穂高健一

出典: フリー百科事典『ウィキペディア(Wikipedia)』
ナビゲーションに移動 検索に移動

穂高 健一(ほだか けんいち、1943年[1]10月12日 - )は、日本の小説家[1]ジャーナリスト写真家登山家。本名は非公開。

来歴[編集]

広島県大崎上島町出身[1]中央大学経済学部卒業[1]

日本ペンクラブ広報委員会・会報委員会、電子文藝館の各委員。

日本文藝協会、日本山岳会日本写真協会に所属。

読売・日本テレビ文化センター、朝日カルチャーセンター、目黒学園カルチャースクールなどで、「文学賞を目指す小説講座」、「エッセイ教室」、「フォト・エッセイ」の講師を務める。

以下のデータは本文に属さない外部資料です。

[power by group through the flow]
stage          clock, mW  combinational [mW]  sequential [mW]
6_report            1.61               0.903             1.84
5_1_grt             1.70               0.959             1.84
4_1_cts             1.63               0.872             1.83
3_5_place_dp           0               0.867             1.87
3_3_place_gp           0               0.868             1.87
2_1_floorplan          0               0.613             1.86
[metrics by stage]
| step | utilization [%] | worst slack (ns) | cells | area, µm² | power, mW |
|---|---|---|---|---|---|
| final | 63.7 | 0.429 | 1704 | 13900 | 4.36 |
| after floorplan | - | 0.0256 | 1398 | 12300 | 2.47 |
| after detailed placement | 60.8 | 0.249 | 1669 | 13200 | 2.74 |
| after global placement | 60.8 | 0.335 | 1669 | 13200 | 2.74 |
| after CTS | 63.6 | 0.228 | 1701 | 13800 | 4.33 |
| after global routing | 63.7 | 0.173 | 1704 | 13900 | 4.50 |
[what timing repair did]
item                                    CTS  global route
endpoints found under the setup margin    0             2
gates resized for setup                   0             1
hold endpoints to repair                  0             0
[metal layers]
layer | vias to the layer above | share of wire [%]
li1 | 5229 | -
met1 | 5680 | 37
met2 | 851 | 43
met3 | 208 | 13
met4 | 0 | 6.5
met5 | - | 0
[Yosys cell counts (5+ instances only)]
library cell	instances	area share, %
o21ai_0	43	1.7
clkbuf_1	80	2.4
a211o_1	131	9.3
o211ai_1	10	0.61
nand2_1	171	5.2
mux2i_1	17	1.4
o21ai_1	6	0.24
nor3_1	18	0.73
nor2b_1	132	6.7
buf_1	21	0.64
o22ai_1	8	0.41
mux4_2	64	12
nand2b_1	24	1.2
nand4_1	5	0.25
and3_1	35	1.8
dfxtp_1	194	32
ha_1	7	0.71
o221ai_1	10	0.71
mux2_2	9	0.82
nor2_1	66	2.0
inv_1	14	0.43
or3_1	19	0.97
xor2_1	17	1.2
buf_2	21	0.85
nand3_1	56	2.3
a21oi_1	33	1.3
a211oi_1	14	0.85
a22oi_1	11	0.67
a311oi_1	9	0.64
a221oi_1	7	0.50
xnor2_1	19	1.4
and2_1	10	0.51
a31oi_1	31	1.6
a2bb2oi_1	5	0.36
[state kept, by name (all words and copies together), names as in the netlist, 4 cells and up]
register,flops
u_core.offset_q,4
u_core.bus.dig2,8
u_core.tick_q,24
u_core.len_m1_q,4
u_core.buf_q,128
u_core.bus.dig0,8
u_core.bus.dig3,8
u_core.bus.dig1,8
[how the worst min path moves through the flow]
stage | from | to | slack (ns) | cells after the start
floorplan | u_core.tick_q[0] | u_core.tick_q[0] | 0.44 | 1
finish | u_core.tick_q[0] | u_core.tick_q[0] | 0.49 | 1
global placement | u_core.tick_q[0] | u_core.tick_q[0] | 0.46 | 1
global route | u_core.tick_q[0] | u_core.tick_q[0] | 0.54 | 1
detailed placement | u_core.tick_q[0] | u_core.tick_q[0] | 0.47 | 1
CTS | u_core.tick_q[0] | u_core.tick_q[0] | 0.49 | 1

東京都葛飾区在住。かつしか区民大学では、「区民記者講座」の講師も務める。[2]

作家・吉岡忍伊藤桂一小中陽太郎出久根達郎高橋千劔破新津きよみ、山名美和子、ジャーナリスト・轡田隆史、大原雄、吉澤一成、井出勉、相澤与剛、文藝評論家・清原康正らと交流を持つ。

人物[編集]

中学生時代は港町であったので、住いの近くに貸本屋があり、小遣いをほとんどつぎ込んだ。大衆小説(山手樹一郎柴田錬三郎富田常雄池波正太郎など)を片っ端から読んでおり、新刊が棚に並ぶのが待ち遠しく、それが作家になる土壌になった。

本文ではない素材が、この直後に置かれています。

===== src/rtl/mmio_console.sv =====
// Memory-mapped console: captures putc writes into a character FIFO and
// latches the program exit code, raising exit_valid once the FIFO drains.
module mmio_console #(
    parameter int unsigned DEPTH     = 16,
    parameter logic [31:0] PUTC_ADDR = 32'h9000001c,
    parameter logic [31:0] EXIT_ADDR = 32'h9000002c
) (
    input  logic        clk,
    input  logic        resetb,
    input  logic        req,
    input  logic [31:0] waddr,
    input  logic [31:0] wdata,
    input  logic [3:0]  wstrb,
    output logic        hit,
    output logic        wvalid,
    output logic        tx_valid,
    input  logic        tx_ready,
    output logic [7:0]  tx_data,
    output logic        exit_valid,
    output logic [31:0] exit_code,
    output logic [15:0] char_count
);
    localparam int unsigned AW = $clog2(DEPTH);

    typedef enum logic [1:0] {RUN, DRAIN, DONE} state_t;

    state_t      state, state_next;
    logic [AW:0] wptr, rptr;
    logic [7:0]  mem [DEPTH];
    logic        putc_sel, exit_sel, putc_wr, full, empty, push, pop;

    assign putc_sel = req && (waddr == PUTC_ADDR);
    assign exit_sel = req && (waddr == EXIT_ADDR);
    assign putc_wr  = (state == RUN) && putc_sel && wstrb[0];

    // Extra pointer bit distinguishes full from empty when the low bits match.
    assign empty = (wptr == rptr);
    assign full  = (wptr[AW] != rptr[AW]) && (wptr[AW-1:0] == rptr[AW-1:0]);

    assign push = putc_wr && !full;
    assign pop  = !empty && tx_ready;

    assign hit        = putc_sel || exit_sel;
    assign wvalid     = !(putc_wr && full);
    assign tx_valid   = !empty;
    assign tx_data    = mem[rptr[AW-1:0]];
    assign exit_valid = (state == DONE);

    always_ff @(posedge clk) begin
        if (push) begin
            mem[wptr[AW-1:0]] <= wdata[7:0];
        end
    end

    always_ff @(posedge clk or negedge resetb) begin
        if (!resetb) begin
            wptr       <= '0;
            rptr       <= '0;
            char_count <= '0;
            exit_code  <= '0;
        end else begin
            if (push) begin
                wptr <= wptr + 1'b1;
                if (char_count != 16'hFFFF) begin
                    char_count <= char_count + 16'd1;
                end
            end
            if (pop) begin
                rptr <= rptr + 1'b1;
            end
            if ((state == RUN) && exit_sel) begin
                exit_code <= wdata;
            end
        end
    end

    always_ff @(posedge clk or negedge resetb) begin
        if (!resetb) begin
            state <= RUN;
        end else begin
            state <= state_next;
        end
    end

    always_comb begin
        state_next = state;
        case (state)
            RUN:     if (exit_sel) state_next = DRAIN;
            DRAIN:   if (empty)    state_next = DONE;
            DONE:    state_next = DONE;
            default: state_next = RUN;
        endcase
    end
endmodule


===== config.mk =====
export PLATFORM = sky130hd
export DESIGN_NAME = mmio_console
export DESIGN_NICKNAME = d
export VERILOG_FILES = /design/src/rtl/mmio_console.sv
export SDC_FILE = /design/constraint.sdc
export NUM_CORES = 1
export LEC_CHECK = 0
export ABC_AREA = 1
export CAP_MARGIN = 20
export CELL_PAD_IN_SITES_DETAIL_PLACEMENT = 1
export CELL_PAD_IN_SITES_GLOBAL_PLACEMENT = 2
export CORE_MARGIN = 1
export CORE_UTILIZATION = 37
export CTS_CLUSTER_SIZE = 28
export DETAILED_ROUTE_END_ITERATION = 16
export HOLD_SLACK_MARGIN = 0.05
export PLACE_DENSITY = 0.88
export SYNTH_ARGS = -nofsm -noshare
export SYNTH_HDL_FRONTEND = slang
export SYNTH_SLANG_ARGS = --single-unit

===== constraint.sdc =====
create_clock -name clk -period 4.75 [get_ports clk]
set_input_delay 0.95 -clock clk [delete_from_list [all_inputs] [get_ports clk]]
set_output_delay 0.95 -clock clk [all_outputs]
set_load 0.02 [all_outputs]

==> flow_summary.yaml <==
run_status:
  outcome: "completed"
sta:
  max_freq_mhz: 252
  fin_skew_ps: 17.1
  final_max_slew_viol_count: 0
  max_slew_margin_pct: 36.8
  tns_ps: 0
  finalHoldViolCount: 0
  worstMarginPinSlew_ps: 945
  rsz0062_at_grt: "no"
  setup_viol: 0
  period_share_pct: 83.5
  fin_crit_ps: 3970
setup_path:
  cp_num_buf_inv: 2
  worst_path_largest_cell_delay_ps: 840
  r2r_cells: 10
  critPathSlowestCell: "dfrtp_2"
  r2r-start: "rptr[0]"
  r2r-end: "mem[1][0]"
  path_max_fanout: 38
  start_kind: "register"
  crit_top_cell: "nand3_1"
  cp-startpoint: "rptr[0]"
  cp-endpoint: "tx_data[6]"
  worstSetupPathType: "reg -> out"
  crit_path_cell_trace: "buf_4, o21ai_0, o221ai_1, nand3_1, nand3_1, clkdlybuf4s50_1"
  crit_path_end_kind: "output pin"
  rrSetupSlack_ps: 1470
  path_depth: 6
  path_delay_family: "buffers and inverters"
  worstPathArrival_ps: 3020
  critPathRequiredTime_ps: 3800
route:
  highest_layer: "met4"
  wl_met1_um: 9490
  drt_pre_antenna_iters: 6
  totalWireLength_um: 22000
  drc: 0
  wl_met2_um: 11300
  routed_via_density: 5.05
  vias: 6285
  ant_nets: 0
  wl_met3_um: 1120
  wl_per_cell_um: 17.7
  drt_iter0_drc: 306
place:
  gp_congestion: 0.738
  dpl-instance-area_um2: 9940
  hpwl_um: 14500
  numPortBuffers: 128
layout:
  regArea_um2: 5350
  final_nets: 1032
  area_growth_syn_to_layout_pct: 25.8
  fin_area_um2: 10600
  drive_above_1_share_pct: 9.34
  fillCellCount: 2436
  diodes: 0
  multi_input_area_um2: 2560
floorplanning:
  die-area_um2: 23300
  die_h_um: 153
  io_pins: 132
  die_w_um: 153
  coreArea_um2: 22000
  initial_utilization_pct: 38.2
  std_cell_rows: 54
clocking:
  cts_hold_buf: 0
  numCtsBuffers: 17
  cts.path.max_buffers: 2
  cts_resized: 0
  post_cts_buffers: 0
  cts_sinks: 188
  h-tree-depth: 4
  cts_root_buf: "clkbuf_16"
  cts_tree: "built"
  clock_latency_ps: 440
  clk_pin_slew_ps: 80
logic_synthesis:
  synth_ff_type: "edfxtp_1"
  synth_area_leaders: "edfxtp_1, dfrtp_1, nand2_1"
  synth-warning-count: 0
  synth.distinct_cells: 30
  synth_top_cell_by_area: "edfxtp_1"
  synth-seq-cells: 188
  syn_avg_cell_area_um2: 10.2
  netlist_area_um2: 8410
  ys_seq_area_share_pct: 63.5
  synth-async-reset-ratio_pct: 31.9
  syn-num-nets: 903
  synth_top_area_share_pct: 45.7
  synth_edf_count: 128
  syn_inst: 822
global_route:
  grtUsageTotal_pct: 19.6
  grt_max_degree: 65
  first_global_vias: 6611
  antenna_found_initial: 0
  grt_overflow_total: 0
  grt_pass1_wl_um: 35500
worst_hold_path:
  hold_class: "reg -> reg"
  hold_path_depth: 2
job:
  maxCapViolCount: 0
power:
  leakagePower_nw: 4.14
  max-vdd-ir-drop_uv: 277
  finalPower_w: 0.00461
  powerDensity_nw_per_um2: 436
worst register-to-register path, stage by stage (launching register included):
cell	delay, ps
dfrtp_2	680
inv_1	200
buf_4	350
nand2_1	100
nand2_1	80
nor2_2	60
nand3_4	130
nand3_2	110
inv_2	280
nand2_1	210
nor2_1	710
layout make-up:
class | count | share of cell area, %
sequential | 188 | 50.5
multi-input combinational | 521 | 24.2
timing repair buffer | 143 | 13.1
clock buffer | 17 | 4.02
tap | 280 | 3.31
inverter | 80 | 2.84
clock inverter | 15 | 2.00
flip-flops by register name, indices dropped and copies added (netlist names):
signal and flops:
char_count 16, rptr 5, mem 128, wptr 5, exit_code 32, state 2
where the power goes:
group | total, W | internal (W) | switching, W | leakage, nW
Sequential | 0.00187 | 0.00177 | 0.0000943 | 1.96
Clock | 0.00151 | 0.000774 | 0.000736 | 0.309
Combinational | 0.00123 | 0.000453 | 0.000779 | 1.87
per-stage QoR:
step / utilization (%) / instances / worst slack [ps] / hold slack, ps
3_5_place_dp: 45.1 / 1212 / 859 / 472
5_1_grt: 48.0 / 1244 / 572 / 506
4_1_cts: 48.0 / 1244 / 721 / 492
2_1_floorplan: - / 822 / 1930 / 461
3_3_place_gp: 45.1 / 1212 / 881 / 465
6_report: 48.0 / 1244 / 782 / 486
worst min path at each step:
stage                        from       endpoint  slack (ps)
floorplan                 rptr[4]        rptr[4]         460
global placement    exit_code[15]  exit_code[15]         460
detailed placement  exit_code[15]  exit_code[15]         470
CTS                 exit_code[15]  exit_code[15]         490
global route              rptr[4]        rptr[4]         510
finish              exit_code[15]  exit_code[15]         490
synthesized netlist by cell type, types with 9 or more instances:
cell type	instances
o21ai_1	15
clkbuf_1	20
o21ai_2	25
inv_1	73
o21ai_0	69
nor2_1	141
ha_1	9
o22ai_1	19
dfrtp_1	60
nand2_1	162
nand3_1	34
edfxtp_1	128
o221ai_1	13
kinds of logic after synthesis:
family	Yosys count	share of synthesized area [%]
buffers and inverters	113	6.04
XOR/XNOR	7	0.818
AND/OR/NAND/NOR	359	17.5
flip-flops	188	63.5
AO/OA/AOI/OAI	146	10.8
adder cells (fa/ha/maj)	9	1.34
layer usage:
layer	vias up	track usage, %
li1	3019	-
met1	3103	25.0
met2	147	34.6
met3	16	3.98
met4	0	3.75
met5	-	0
placed cells by master, fill, tap and decap left out, types with 2 or more instances in the layout:
master	instances
buf_4	15
clkbuf_16	17
clkdlybuf4s50_1	127
clkinv_8	6
dfrtp_1	59
edfxtp_1	128
ha_1	9
inv_1	73
inv_2	7
inv_6	2
inv_8	4
nand2_1	162
nand3_1	34
nand3_2	3
nand3b_1	6
nand4_1	5
nor2_1	141
nor2_2	3
nor3_1	3
o211ai_1	3
o21ai_0	69
o21ai_1	15
o21ai_2	25
o221ai_1	13
o22ai_1	19
xor2_1	6
Note: power is estimated with default switching activity, not from simulation.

学生時代は登山一辺倒で、北アルプスに4シーズン登っていた。滑落、落石で、3度は死に目に遭う。「この場で死ぬんだな。寂しいな」という焦燥感に襲われた経験もしている。

妻とは中央大学の経済ゼミと、大妻女子大学との交流・合コンで知り合う。その後に交際を重ね、3年ほど経って結婚する。

社会人の最初の仕事は、鉄鋼を扱う商事会社だった。

28歳での大病をキッカケに、病床で小説の習作をはじめる。数年後、「講談社フェーマススクール」で小説養成講座を目にして、「伊藤桂一教室」に通いはじめる。同講座がおわっても、同人誌「グループ桂」を立ち上げて、伊藤にはつねに作品を出し続けた。

伊藤の小説批評は厳しく、「原稿用紙は何も書かなければ、一枚3円。100枚文字を書けばトイレットペーハー一つの交換にもならない」という酷評は強烈に印象に残っている。その言葉にも負けす、これまで這いあがってきた。

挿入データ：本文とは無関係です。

==> config.mk <==
export PLATFORM = sky130hd
export DESIGN_NAME = shift_seq_flat
export DESIGN_NICKNAME = d
export VERILOG_FILES = /design/src/rtl/shift_seq_if.sv /design/src/rtl/shift_seq.sv /design/src/flat_wrapper.sv
export SDC_FILE = /design/constraint.sdc
export NUM_CORES = 1
export LEC_CHECK = 0
export CORE_AREA = 2 2 93 95
export DETAILED_ROUTE_END_ITERATION = 8
export DIE_AREA = 0 0 95 97
export MAX_ROUTING_LAYER = met4
export PLACE_DENSITY = 0.56
export SYNTH_ARGS = -nofsm -noshare
export SYNTH_HDL_FRONTEND = slang
export SYNTH_SLANG_ARGS = --single-unit
==> constraint.sdc <==
create_clock -name clk -period 2.4 [get_ports clk]
set_input_delay 0.48 -clock clk [delete_from_list [all_inputs] [get_ports clk]]
set_output_delay 0.48 -clock clk [all_outputs]
set_load 0.02 [all_outputs]
$ cat src/rtl/ofmap_collector_col_fifo.sv
// Single-clock FIFO for one array column; a push into a full FIFO is accepted only when a pop frees a slot.
module col_fifo #(
  parameter int W     = 16,
  parameter int DEPTH = 4
) (
  input  logic         clk,
  input  logic         rst,
  input  logic         push,
  input  logic [W-1:0] din,
  input  logic         pop,
  output logic [W-1:0] dout,
  output logic         full,
  output logic         empty
);

  localparam int AW = $clog2(DEPTH);

  logic [W-1:0] mem [DEPTH];
  logic [AW:0]  wr_ptr;
  logic [AW:0]  rd_ptr;
  logic         do_push;
  logic         do_pop;

  // Extra pointer bit distinguishes full from empty when the indices match.
  assign empty   = (wr_ptr == rd_ptr);
  assign full    = (wr_ptr[AW] != rd_ptr[AW]) && (wr_ptr[AW-1:0] == rd_ptr[AW-1:0]);
  assign do_pop  = pop & ~empty;
  assign do_push = push & (~full | do_pop);
  assign dout    = mem[rd_ptr[AW-1:0]];

  always_ff @(posedge clk) begin
    if (rst) begin
      wr_ptr <= '0;
      rd_ptr <= '0;
    end else begin
      if (do_push) wr_ptr <= wr_ptr + (AW+1)'(1);
      if (do_pop)  rd_ptr <= rd_ptr + (AW+1)'(1);
    end
  end

  always_ff @(posedge clk) begin
    if (do_push) mem[wr_ptr[AW-1:0]] <= din;
  end

endmodule

$ cat src/rtl/ofmap_collector.sv
// Re-aligns skewed per-column partial sums into full rows and streams one row per beat,
// counting rows against the tile size and pulsing tile_done after the last row is taken.
module ofmap_collector
  import ofmap_collector_pkg::*;
#(
  parameter int COLS  = sys_cols,
  parameter int PW    = P_BITWIDTH,
  parameter int DEPTH = OFMAP_FIFO_DEPTH
) (
  input  logic                     clk,
  input  logic                     rst,
  input  logic [COLS-1:0]          read_out,
  input  logic [COLS-1:0][PW-1:0]  o_data,
  input  logic                     tile_start,
  input  logic [15:0]              num_rows,
  output logic                     out_valid,
  input  logic                     out_ready,
  output logic [COLS-1:0][PW-1:0]  out_row,
  output logic                     out_last,
  output logic                     busy,
  output logic                     tile_done,
  output logic                     overflow
);

  localparam logic [1:0] ST_IDLE    = IDLE;
  localparam logic [1:0] ST_COLLECT = COLLECT;
  localparam logic [1:0] ST_DONE    = DONE;

  logic [1:0]               state;
  logic [15:0]              row_cnt;
  logic [15:0]              num_rows_q;
  logic [COLS-1:0]          fifo_full;
  logic [COLS-1:0]          fifo_empty;
  logic [COLS-1:0][PW-1:0]  fifo_dout;
  logic [COLS-1:0]          drop;
  logic                     row_avail;
  logic                     load;
  logic                     hs;

  assign row_avail = ~|fifo_empty;
  assign hs        = out_valid & out_ready;
  // Rows past the tile size stay queued for the next tile.
  assign load      = (state == ST_COLLECT) && row_avail && (row_cnt != num_rows_q)
                     && (!out_valid || out_ready);
  assign drop      = read_out & fifo_full & {COLS{~load}};
  assign busy      = (state == ST_COLLECT);
  assign tile_done = (state == ST_DONE);

  for (genvar c = 0; c < COLS; c++) begin : g_col
    col_fifo #(
      .W     (PW),
      .DEPTH (DEPTH)
    ) u_fifo (
      .clk   (clk),
      .rst   (rst),
      .push  (read_out[c]),
      .din   (o_data[c]),
      .pop   (load),
      .dout  (fifo_dout[c]),
      .full  (fifo_full[c]),
      .empty (fifo_empty[c])
    );
  end

  always_ff @(posedge clk) begin
    if (rst) begin
      state      <= ST_IDLE;
      row_cnt    <= '0;
      num_rows_q <= '0;
      out_valid  <= 1'b0;
      out_last   <= 1'b0;
      out_row    <= '0;
      overflow   <= 1'b0;
    end else begin
      case (state)
        ST_IDLE: begin
          if (tile_start) begin
            num_rows_q <= num_rows;
            row_cnt    <= '0;
            state      <= (num_rows != 16'd0) ? ST_COLLECT : ST_DONE;
          end
        end
        ST_COLLECT: begin
          if (hs && out_last) state <= ST_DONE;
        end
        default: state <= ST_IDLE;
      endcase

      if (load) begin
        out_row   <= fifo_dout;
        out_valid <= 1'b1;
        out_last  <= (row_cnt == num_rows_q - 16'd1);
        row_cnt   <= row_cnt + 16'd1;
      end else if (hs) begin
        out_valid <= 1'b0;
        out_last  <= 1'b0;
      end

      // A drop in the tile_start cycle still marks the new tile as overflowed.
      if (state == ST_IDLE && tile_start) overflow <= 1'b0;
      if (|drop) overflow <= 1'b1;
    end
  end

endmodule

「10年毎日書けば作家になれる」それを信じたにもかかわらず、純文学にこだわっていたので、20年間も書きつづけても、文学賞の受賞ひとつもなかった。作家になるまで、家庭内ではずっと肩身が狭かった。

習作から25年経って、「第42回地上文学賞」で受賞した時は、とても嬉しかったそうだ。これで家族に顔向けができる。『作家』という肩書が使えると歓びもひとしおだった。そこから受賞癖がついて、1-2年に一度は文学賞の入賞が続いた。授賞式の晴れやかな薔薇のリボンはみな保管している」と話している。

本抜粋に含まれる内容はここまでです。